Irlanda
Jorge Alania Vera
Jorge.alania@gmail.com
Desde Lima, Perú, para LA NACIÓN de Guayaquil, Ecuador.
El irlandés – que es un gánster pero que, como todos los irlandeses, lleva en su sangre la santidad y la poesía- reflexiona presintiendo su muerte: no quiero ser cremado porque, aunque tenga que morir no deseo que sea “tan definitivamente”. Tampoco quiero ser sepultado bajo la hierba verde porque estar bajo tierra es desaparecer del todo. Prefiero una tumba en un pabellón, ya que es como vivir para siempre en un departamento, yacer, pero no “tan definitivamente”.
Tal vez si en su tradición católica esté la fuente de esa elegía perenne que es la literatura irlandesa. La culpa y el remordimiento se han volcado sobre los altares y las buhardillas para orar y escribir. La sangre del martirio es al final la misma que hace brotar el amor en la rosa profana.
Si ser griego, como decía Parménides, es saber hablar con los hombres, ser irlandés es saber narrar ese diálogo, saber contarlo en cuartetas y en hexámetros Tierra de peregrinos y ermitaños que caminan bajo la lluvia y cuya huella está aún en templos abandonados, en cenáculos, en ágoras vastas y tumultuosas, se avizora como la hoguera en torno de la cual se recitan los psalmos.

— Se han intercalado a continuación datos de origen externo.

This is an optimization exercise on Yosys and OpenROAD, whose aim is small area, a short achievable clock period and few clock cycles per item, not a production implementation.

run a:
==> module logp_power, before the edit <==
module logp_power (
    input  wire        clk,
    input  wire        rst,
    input  wire        in_valid,
    output wire        in_ready,
    input  wire [63:0] re,
    input  wire [63:0] im,
    output reg         out_valid,
    output reg  [63:0] p
);
    assign in_ready = 1'b1;
    reg [5:0] v;
    always @(posedge clk) begin
        if (rst) begin
            v <= 6'd0;
            out_valid <= 1'b0;
        end else begin
            v <= {v[4:0], in_valid};
            out_valid <= v[5];
        end
    end
    reg [62:0] xa0, xb0;
    reg        topa0, topb0;
    wire       topa_, topb_;
    sq_top u_tpa (.f(re[51:0]), .top(topa_));
    sq_top u_tpb (.f(im[51:0]), .top(topb_));
    always @(posedge clk) begin
        xa0 <= re[62:0];
        xb0 <= im[62:0];
        topa0 <= topa_;
        topb0 <= topb_;
    end
    wire [86:0] ta_a, ta_b, tb_a, tb_b;
    wire        ta_c, tb_c;
    wire [13:0] ia_, ib_;
    fp64_sq_tree u_ta (.x(xa0), .top(topa0), .ra(ta_a), .rb(ta_b), .cl(ta_c), .info(ia_));
    fp64_sq_tree u_tb (.x(xb0), .top(topb0), .ra(tb_a), .rb(tb_b), .cl(tb_c), .info(ib_));
    reg [86:0] ta1a, ta1b, tb1a, tb1b;
    reg        ta1c, tb1c;
    reg [13:0] ia1, ib1;
    always @(posedge clk) begin
        ta1a <= ta_a; ta1b <= ta_b; tb1a <= tb_a; tb1b <= tb_b;
        ta1c <= ta_c; tb1c <= tb_c;
        ia1 <= ia_; ib1 <= ib_;
    end
    wire [87:0] sa_ = {ta1a, ta1c} + {ta1b, ta1c};
    wire [87:0] sb_ = {tb1a, tb1c} + {tb1b, tb1c};
    wire [23:0] ia_f, ib_f;
    fp64_sq_info u_ia (.i(ia1), .info(ia_f));
    fp64_sq_info u_ib (.i(ib1), .info(ib_f));
    wire [20:0] dc_;
    exp_diff u_ed (.ia(ia_f), .ib(ib_f), .dc(dc_));
    reg [55:0] sa2, sb2;
    reg [23:0] ia2, ib2;
    reg [20:0] dc2;
    always @(posedge clk) begin
        sa2 <= sa_[87:32]; sb2 <= sb_[87:32];
        ia2 <= ia_f; ib2 <= ib_f;
        dc2 <= dc_;
    end
    wire [62:0] pa_, pb_;
    wire        ra53_, rb53_;
    fp64_sq_pack u_pa (.s(sa2), .info(ia2), .y(pa_), .r53(ra53_));
    fp64_sq_pack u_pb (.s(sb2), .info(ib2), .y(pb_), .r53(rb53_));
    reg [6:0] dsel_;
    always @(*) begin
        case ({ra53_, rb53_})
            2'b10:   dsel_ = dc2[20:14];
            2'b01:   dsel_ = dc2[6:0];
            default: dsel_ = dc2[13:7];
        endcase
    end
    reg [62:0] a3, b3;
    reg [6:0]  d3;
    always @(posedge clk) begin
        a3 <= pa_; b3 <= pb_; d3 <= dsel_;
    end
    wire [52:0] mh_;
    wire [55:0] al_;
    wire [10:0] eh_;
    wire [1:0]  sp_;
    fp64_add_align u_al (.a(a3), .b(b3), .swap(d3[6]), .d(d3[5:0]),
                         .mh(mh_), .al(al_), .eh(eh_), .sp(sp_));
    reg [52:0] mh4;
    reg [55:0] al4;
    reg [10:0] eh4;
    reg [1:0]  sp4;
    always @(posedge clk) begin
        mh4 <= mh_; al4 <= al_; eh4 <= eh_; sp4 <= sp_;
    end
    wire [53:0] y_ = {1'b0, mh4} + {1'b0, al4[55:3]};
    reg  [53:0] y5;
    reg  [2:0]  lo5;
    reg  [10:0] eh5;
    reg  [1:0]  sp5;
    always @(posedge clk) begin
        y5 <= y_; lo5 <= al4[2:0]; eh5 <= eh4; sp5 <= sp4;
    end
    wire [62:0] sum_;
    fp64_add_round u_ar (.y(y5), .lo(lo5), .eh(eh5), .sp(sp5), .p(sum_));
    always @(posedge clk)
        p <= {1'b0, sum_};
endmodule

El irlandés- que es un gánster pero que tiene lealtades más fuertes que muchos que no lo son- probablemente ignoraba que su lluviosa tierra ha dado escritores egregios, entre ellos cuatro premios nobel: Williams Yeats (1923); Bernard Shaw (1925); Samuel Beckett (1969) y Seamus Heaney (18995), además del gran Joyce, del gran Wilde y de aquel que, como los árboles más robustos de los bosques, empezó a morir por la copa: Jonathan Swift.